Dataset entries
<file path="config.mk">
export PLATFORM = sky130hd
export DESIGN_NAME = scan_timing_gen
export DESIGN_NICKNAME = d
export VERILOG_FILES = /design/src/rtl/scan_pkg.sv /design/src/rtl/scan_counter.sv /design/src/rtl/region_flag.sv /design/src/rtl/scan_timing_gen.sv
export SDC_FILE = /design/constraint.sdc
export NUM_CORES = 1
export LEC_CHECK = 0
export CAP_MARGIN = 40
export CORE_ASPECT_RATIO = 1.5
export CORE_MARGIN = 2
export CORE_UTILIZATION = 35
export DETAILED_ROUTE_END_ITERATION = 8
export PLACE_DENSITY = 0.62
export SLEW_MARGIN = 20
export SYNTH_ARGS = -nofsm -noshare
export SYNTH_HDL_FRONTEND = slang
export SYNTH_HIERARCHICAL = 1
export SYNTH_SLANG_ARGS = --single-unit
</file>
<file path="constraint.sdc">
create_clock -name clk -period 3.5 [get_ports clk]
set_input_delay 0.525 -clock clk [delete_from_list [all_inputs] [get_ports clk]]
set_output_delay 0.525 -clock clk [all_outputs]
set_load 0.05 [all_outputs]
</file>
<file path="src/rtl/scan_pkg.sv">
// Shared helpers for the scan timing generator.
// Assumes counts are positive integers that fit in 32 bits.
package scan_pkg;
    // Number of bits needed to hold the values 0..n-1 (at least one bit).
    function automatic int cnt_width(input int n);
        return (n < 2) ? 1 : $clog2(n);
    endfunction
endpackage

</file>
<file path="src/rtl/scan_counter.sv">
// Modulo-MAX counter that advances when step is high.
// Outputs the current value, the value it will take at the next edge,
// and a combinational wrap flag.
// Assumes MAX >= 2 and a synchronous active-low reset.
module scan_counter #(
    parameter int MAX = 264,
    parameter int W   = scan_pkg::cnt_width(MAX)
) (
    input  logic         clk,
    input  logic         rst_n,
    input  logic         step,
    output logic [W-1:0] cnt,
    output logic [W-1:0] cnt_next,
    output logic         wrap
);
    localparam logic [W-1:0] LAST = W'(MAX - 1);

    // Detect the last value while the counter is stepping.
    always_comb begin
        wrap = step && (cnt == LAST);
    end

    // Work out the value for the next edge.
    always_comb begin
        if (wrap)
            cnt_next = '0;
        else if (step)
            cnt_next = cnt + 1'b1;
        else
            cnt_next = cnt;
    end

    // Hold the count.
    always_ff @(posedge clk) begin
        if (!rst_n)
            cnt <= '0;
        else
            cnt <= cnt_next;
    end

    // the count never goes past its last value.
    assert_range_R1: assert property (@(posedge clk) disable iff (!rst_n)
        cnt <= LAST);

    // stepping from the last value returns the count to zero.
    assert_wrap_R1: assert property (@(posedge clk) disable iff (!rst_n)
        (step && cnt == LAST) |=> (cnt == '0));
endmodule

</file>
<file path="src/rtl/region_flag.sv">
// Set/clear register for one timing interval.
// It is set when probe equals SET_AT and cleared when probe equals CLR_AT.
// probe is the counter's next value, so the flag lines up with the
// registered count.
// Assumes SET_AT differs from CLR_AT.
module region_flag #(
    parameter int W      = 9,
    parameter int SET_AT = 0,
    parameter int CLR_AT = 1,
    parameter bit INIT   = 1'b0
) (
    input  logic         clk,
    input  logic         rst_n,
    input  logic [W-1:0] probe,
    output logic         flag
);
    localparam logic [W-1:0] SET_V = W'(SET_AT);
    localparam logic [W-1:0] CLR_V = W'(CLR_AT);

    // Set on entry to the interval, clear on exit, otherwise hold.
    always_ff @(posedge clk) begin
        if (!rst_n)
            flag <= INIT;
        else if (probe == SET_V)
            flag <= 1'b1;
        else if (probe == CLR_V)
            flag <= 1'b0;
    end

    // the flag keeps its value unless probe reaches a boundary.
    assert_hold_R5: assert property (@(posedge clk) disable iff (!rst_n)
        (probe != SET_V && probe != CLR_V) |=> $stable(flag));
endmodule

</file>
<file path="src/rtl/scan_timing_gen.sv">
// Raster timing generator for an 800x600, 60 Hz mode whose horizontal
// timing is scaled down to suit a 10 MHz pixel clock.
// A pixel counter drives a line counter. Every interval is a set/clear
// register fed by equality decodes of the next count.
// Assumes every interval parameter is at least 1 and rst_n is
// synchronous and active low.
module scan_timing_gen #(
    parameter int H_ACTIVE = 200,
    parameter int H_FRONT  = 10,
    parameter int H_SYNC   = 32,
    parameter int H_BACK   = 22,
    parameter int V_ACTIVE = 600,
    parameter int V_FRONT  = 1,
    parameter int V_SYNC   = 4,
    parameter int V_BACK   = 23,
    localparam int H_TOTAL = H_ACTIVE + H_FRONT + H_SYNC + H_BACK,
    localparam int V_TOTAL = V_ACTIVE + V_FRONT + V_SYNC + V_BACK,
    localparam int HW      = scan_pkg::cnt_width(H_TOTAL),
    localparam int VW      = scan_pkg::cnt_width(V_TOTAL)
) (
    input  logic          clk,
    input  logic          rst_n,
    output logic          hsync,
    output logic          vsync,
    output logic          de,
    output logic [HW-1:0] h_count,
    output logic [VW-1:0] v_count,
    output logic          frame_end
);
    localparam int HS_START = H_ACTIVE + H_FRONT;
    localparam int HS_END   = HS_START + H_SYNC;
    localparam int VS_START = V_ACTIVE + V_FRONT;
    localparam int VS_END   = VS_START + V_SYNC;

    logic [HW-1:0] h_next;
    logic [VW-1:0] v_next;
    logic          h_wrap;
    logic          v_wrap;
    logic          h_vis;
    logic          v_vis;
    logic          eof_q;

    scan_counter #(.MAX(H_TOTAL), .W(HW)) u_hcnt (
        .clk(clk), .rst_n(rst_n), .step(1'b1),
        .cnt(h_count), .cnt_next(h_next), .wrap(h_wrap)
    );

    scan_counter #(.MAX(V_TOTAL), .W(VW)) u_vcnt (
        .clk(clk), .rst_n(rst_n), .step(h_wrap),
        .cnt(v_count), .cnt_next(v_next), .wrap(v_wrap)
    );

    region_flag #(.W(HW), .SET_AT(0), .CLR_AT(H_ACTIVE), .INIT(1'b1)) u_hvis (
        .clk(clk), .rst_n(rst_n), .probe(h_next), .flag(h_vis)
    );

    region_flag #(.W(HW), .SET_AT(HS_START), .CLR_AT(HS_END), .INIT(1'b0)) u_hsync (
        .clk(clk), .rst_n(rst_n), .probe(h_next), .flag(hsync)
    );

    region_flag #(.W(VW), .SET_AT(0), .CLR_AT(V_ACTIVE), .INIT(1'b1)) u_vvis (
        .clk(clk), .rst_n(rst_n), .probe(v_next), .flag(v_vis)
    );

    region_flag #(.W(VW), .SET_AT(VS_START), .CLR_AT(VS_END), .INIT(1'b0)) u_vsync (
        .clk(clk), .rst_n(rst_n), .probe(v_next), .flag(vsync)
    );

    // Raise the end-of-frame strobe when the next pixel is the last of the frame.
    always_ff @(posedge clk) begin
        if (!rst_n)
            eof_q <= 1'b0;
        else
            eof_q <= (h_next == HW'(H_TOTAL - 1)) && (v_next == VW'(V_TOTAL - 1));
    end

    // Combine the two visible flags into display enable.
    always_comb begin
        de        = h_vis && v_vis;
        frame_end = eof_q;
    end

    // hsync matches a range test on the pixel count.
    assert_hsync_R2: assert property (@(posedge clk) disable iff (!rst_n)
        hsync == ((h_count >= HW'(HS_START)) && (h_count < HW'(HS_END))));

    // vsync matches a range test on the line count.
    assert_vsync_R4: assert property (@(posedge clk) disable iff (!rst_n)
        vsync == ((v_count >= VW'(VS_START)) && (v_count < VW'(VS_END))));

    // display enable matches the visible rectangle.
    assert_de_R5: assert property (@(posedge clk) disable iff (!rst_n)
        de == ((h_count < HW'(H_ACTIVE)) && (v_count < VW'(V_ACTIVE))));

    // the line count holds unless the pixel count wraps.
    assert_vstep_R3: assert property (@(posedge clk) disable iff (!rst_n)
        !h_wrap |=> $stable(v_count));

    // the strobe appears only on the final pixel of the frame.
    assert_eof_pos_R7: assert property (@(posedge clk) disable iff (!rst_n)
        frame_end |-> (h_count == HW'(H_TOTAL - 1) && v_count == VW'(V_TOTAL - 1)));

    // the strobe lasts a single clock.
    assert_eof_once_R7: assert property (@(posedge clk) disable iff (!rst_n)
        frame_end |=> !frame_end);

    // the strobe comes with every wrap of both counters.
    assert_eof_wrap_R7: assert property (@(posedge clk) disable iff (!rst_n)
        v_wrap |-> frame_end);
endmodule

</file>
Word-level counts from Yosys, hierarchy flattened
Index checks and enable logic that the tools add are counted.
{ "classes": {"addsub": 2, "n_eq_ne": 10, "n_mux": 7, "bitwise_logic": 1, "reduce_logical": 9} }
{ "op_table": {"columns": ["cell", "count"], "rows": [
  ["10-bit equality test, second input constant", 5],
  ["9-bit by 8-bit equality test with 1-bit output, second input constant", 3],
  ["10-bit two-way mux", 2],
  ["9-bit equality test, second input constant", 2],
  ["10-bit by 1-bit adder with 10-bit output, second input constant", 1],
  ["10-bit zero test", 1],
  ["9-bit by 1-bit adder with 9-bit output, second input constant", 1],
  ["9-bit zero test", 1],
  ["9-bit two-way mux", 1],
  ["1-bit two-way mux", 4],
  ["2-bit nonzero test", 2],
  ["2-bit OR reduction", 2],
  ["1-bit logical AND", 3],
  ["1-bit inverter", 1]
]} }
{ "word_totals": {"register_bits": 24, "output_inout_bits": 23, "wordCells": 36} }

Depth between registers and ports, before layout
{ "depth": {"depth_word": 6, "mapped_depth": 10, "mapped_depth_nobuf": 9} }

Hierarchy
Netlist, hierarchy kept.
{ "by_module_without_submodules": {"columns": ["module", "instances", "cells_per_inst", "area_per_inst_um2", "seq_area_each_um2"], "rows": [
  ["scan_counter at u_vcnt", 1, 62, 551.8, 200.2],
  ["scan_counter at u_hcnt", 1, 52, 465.4, 180.2],
  ["scan_timing_gen", 1, 10, 96.3, 20.0],
  ["region_flag at u_vvis", 1, 7, 72.6, 20.0],
  ["region_flag at u_hsync", 1, 6, 71.3, 20.0],
  ["region_flag at u_vsync", 1, 7, 71.3, 20.0],
  ["region_flag at u_hvis", 1, 8, 70.1, 20.0]
]} }

Least setup slack after synthesis
OpenSTA, ideal clock, no wires.
{ "synth_path": {"path_kind": "reg2reg", "from": "register u_hcnt.cnt[0]", "to": "register u_vvis.flag", "setup_time_ps": 133, "t_arrival_ps": 3215, "t_required_ps": 3367, "slack_ps": 152, "stages_incl_launch_ff": 11, "n_path_buf": 1, "cell_sequence": "dfxtp_1 ha_1 nand2_2 nor3_2 buf_2 nand3_1 nor4_4 a21oi_1 or4_4 o31ai_2 o311ai_1"} }
{ "synth_between": {"elab_chain_len": 5, "word_cells_on_any_way": 7} }
{ "synth_lines": {"columns": ["item", "line", "text"], "rows": [
  ["start, declared", "scan_counter.sv:12", "output logic [W-1:0] cnt,"],
  ["start signal, assigned", "scan_counter.sv:38", "cnt <= cnt_next;"],
  ["9-bit equality test *", "scan_counter.sv:20", "wrap = step && (cnt == LAST);"],
  ["via h_wrap", "scan_timing_gen.sv:37", "logic h_wrap;"],
  ["1-bit logical AND *", "scan_counter.sv:20", null],
  ["via v_wrap", "scan_timing_gen.sv:38", "logic v_wrap;"],
  ["10-bit two-way mux *", "scan_counter.sv:25", "if (wrap)"],
  ["via v_next[5]", "scan_timing_gen.sv:36", "logic [VW-1:0] v_next;"],
  ["10-bit zero test", "region_flag.sv:24", "else if (probe == SET_V)"],
  ["2-bit OR reduction (no line)", null, null],
  ["end signal, assigned", "region_flag.sv:23", "flag <= INIT;"],
  ["end signal, assigned", "region_flag.sv:25", "flag <= 1'b1;"],
  ["end signal, assigned", "region_flag.sv:27", "flag <= 1'b0;"],
  ["end, declared", "region_flag.sv:15", "output logic flag"]
]} }
Mark *: on every way through the listed nets, which the timed path passes. The rest lies on a longest branch.
A chain may end at the register's enable or synchronous reset.

Worst setup path after layout
Ends and elaborated chain as after synthesis.

==> summary.txt <==
Logic synthesis
  – Synth warn: 6
  – Post-synth top area cell: dfxtp_1
  – Register area share after synthesis: 34.3%
  – Top FF cell, synth: dfxtp_1
  – Mapped Nets: 156
  – Top post-synthesis cells by count: dfxtp_1, nor2_1, a21oi_1
  – #FFs+latches synth: 24
  – Cell area after synthesis: 0.00140 mm2
  – Avg Inst Size Synth: 9.20 um2
  – Post-synth EDFFs: 0
  – Count of cell types in the netlist: 42
  – Async SR Flop Fraction: 0%
  – Yosys top cell area share: 34.3%
  – Top cells by area, synth: dfxtp_1, a21oi_1, nor2_1
  – Count leader, synth: dfxtp_1
  – Mapped Cells: 152

Critical path
  – WP data arrival: 3.01 ns
  – Critical path type: reg -> reg
  – Worst Setup End Kind: flip-flop
  – Crit-path max FO: 7
  – Worst r2r src: u_hcnt/cnt[0]
  – RR Endpoint: u_vvis/flag
  – Worst Path Required: 3.61 ns
  – Startpoint Class: flip-flop
  – Reg2Reg Depth: 10
  – Reg2reg setup slack: 0.60 ns

Clocking
  – Htree depth: 1
  – Sinks on Clock Net: 24
  – CTS buffer count: 3
  – Post-CTS sizing: 0
  – CTS Root Cell: clkbuf_8
  – CTS Hold Buffers Added: 0
  – Setup Fix Bufs, Post-CTS: 0
  – Worst-skew pair later-pin latency: 0.26 ns
  – Worst-path clk slew: 0.08 ns
  – CTS tree: done
  – Clock Tree Buf Depth: 2

Die
  – Die Footprint: 0.00453 mm2
  – Starting Density: 36.0%
  – Die X: 55.6 um
  – Row Count: 28
  – Die outline height: 81.4 um
  – I/O pin cnt: 25
  – Core area: 0.00389 mm2

Timing
  – Fin crit share: 82.8%
  – RSZ-0062 raised after global routing: no
  – Max Slew Vio Count: 0
  – Worst slew pin tran: 0.580 ns
  – Final hold violation count: 0
  – Final setup viols: 0
  – Setup TNS Final: 0 ns
  – Slew margin rel.: 61.2%
  – Final Skew: 0.00303 ns
  – Tmin final: 2.90 ns
  – Final WS setup: 0.603 ns
  – Max Clk Rate: 0.345 GHz

Cells and area
  – ANT cells: 0
  – Reg area: 480 um2
  – Non-Filler Instances: 223
  – Final #Nets: 184
  – Multi-input combinational cell area: 887 um2
  – Ratio of cells with drive above 1 in the final layout: 11.8%
  – Syn-to-layout area delta: 23.8%
  – Filler cells: 376
  – Layout Utilization: 44.5%

Worst hold path
  – Hold path endpoint: u_vsync/flag
  – HP Class: reg -> reg
  – Cell count of the worst hold path: 2
  – Hold_sp: u_vsync/flag

Place
  – Placed insts: 220
  – Post-place setup slack: 0.628 ns
  – IO buf count: 24
  – Gpl congestion: 0.881
  – HPWL after DPL: 2750 um

Detailed routing
  – Antenna Nets Post-Route: 0
  – Routed via count: 1301
  – Pre-antenna DRT Iters: 4
  – DRT iter0 DRCs: 25
  – Routed len/inst: 15.6 um
  – # DRC: 0
  – Routed wire length: 3480 um
  – Drt via density: 5.83

GRT
  – Initial antenna violation count: 0
  – Largest net degree at the start of global routing: 14
  – Vias in the first global route: 1271
  – Overflow after GRT: 0
  – First-pass GRT wire length: 6040 um
  – Gr usage total: 16.7%

Power and ir drop
  – Leakage power: 0.000651 uW
  – Power density over the cells: 274 mW/mm2
  – IR drop worst, VDD: 188 uV

Run status
  – Outcome: complete, no violations

Run
  – Number of max-cap violations: 0
-- metrics by stage --
stage / hold WS [ns] / power (uW) / area [um2]
after floorplan: 0.464 / 313 / 1400
after global placement: 0.461 / 325 / 1690
after detailed placement: 0.466 / 325 / 1690
after CTS: 0.477 / 486 / 1730
after global routing: 0.487 / 501 / 1730
final: 0.473 / 475 / 1730
-- placed cells by master, fill, tap and decap left out, types with 2 or more instances in the layout --
cell	synthesis	routed
a21oi_1	13	13
and2_1	4	4
and4b_1	2	2
buf_4	2	2
clkbuf_8	0	3
clkdlybuf4s50_1	0	24
dfxtp_1	24	24
ha_1	2	2
inv_1	3	3
mux2i_1	4	4
nand2_1	11	11
nand2b_1	2	2
nand3_1	5	5
nand4_1	8	8
nand4_2	2	2
nand4b_1	3	3
nand4bb_1	2	2
nor2_1	15	15
o21ai_0	6	6
o31ai_1	2	2
or3_1	8	8
or4_1	4	4
or4_4	2	2
xnor2_1	5	5
xor2_1	4	4
-- metal layers --
| metal | GRT usage, % | share of wire, % |
|---|---|---|
| met4 | 8.29 | 2.8 |
| met3 | 1.89 | 3.0 |
| met2 | 31.0 | 53 |
| met1 | 19.0 | 41 |
| met5 | 0 | 0 |
-- worst max-delay path: stages, from the launching register on --
cell and delay [ns]:
dfxtp_1 0.44, ha_1 0.22, nand2_2 0.13, nor3_2 0.23
nand3_1 0.24, nor4_4 0.30, buf_4 0.19, a21oi_1 0.09
or4_4 0.58, o31ai_2 0.23, o311ai_1 0.12
-- flip-flops by register name, summed over array words and instances, names as in the netlist --
signal,cells
frame_end,1
u_hcnt/cnt,9
u_hsync/flag,1
u_hvis/flag,1
u_vcnt/cnt,10
u_vsync/flag,1
u_vvis/flag,1
-- kinds of logic (layout without fill, tap and decap cells) --
family / count (synthesis) / after routing / synth area share (%)
adders and majority gates: 2 / 2 / 1.79
AOI/OAI and AO/OA: 28 / 28 / 14.8
DFF: 24 / 24 / 34.3
and+or+nand+nor: 78 / 78 / 38.1
buffers and inverters: 6 / 32 / 2.24
other: 1 / 1 / 0.268
muxes: 4 / 4 / 2.86
xor gates and xnor gates: 9 / 9 / 5.63
-- where the power goes --
group | internal [uW] | switching (uW)
logic | 13.6 | 26.2
registers | 275 | 4.17
clock network | 76.7 | 78.7
total | 366 | 109
-- worst max-delay path by stage --
stage	startpoint	endpoint	slack, ns	depth (start not counted)
final	u_hcnt/cnt[0]	u_vvis/flag	0.60	10
after global placement	u_hcnt/cnt[3]	u_vvis/flag	0.68	9
after CTS	u_hcnt/cnt[0]	u_vvis/flag	0.59	10
after global routing	u_hcnt/cnt[0]	u_vvis/flag	0.36	10
after detailed placement	u_hcnt/cnt[0]	u_vvis/flag	0.63	10
after floorplan	u_hcnt/cnt[0]	u_vvis/flag	0.15	10
-- area by class of cell --
| cell class | instances | area share, % |
|---|---|---|
| Inverter | 3 | 0.650 |
| Sequential cell | 24 | 27.7 |
| Multi-Input combinational cell | 122 | 51.2 |
| Clock buffer | 3 | 2.38 |
| Tap cell | 45 | 3.25 |
| Timing Repair Buffer | 26 | 14.7 |
No activity file was read; power rests on OpenSTA's default activity.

## [The problem]
When the line with "create_clock -name clk" is reached in the data above, begin copying, and stop after the line with "function automatic int"; copy each line exactly, both ends included.

## [Expected answer]
create_clock -name clk -period 3.5 [get_ports clk]
set_input_delay 0.525 -clock clk [delete_from_list [all_inputs] [get_ports clk]]
set_output_delay 0.525 -clock clk [all_outputs]
set_load 0.05 [all_outputs]
</file>
<file path="src/rtl/scan_pkg.sv">
// Shared helpers for the scan timing generator.
// Assumes counts are positive integers that fit in 32 bits.
package scan_pkg;
    // Number of bits needed to hold the values 0..n-1 (at least one bit).
    function automatic int cnt_width(input int n);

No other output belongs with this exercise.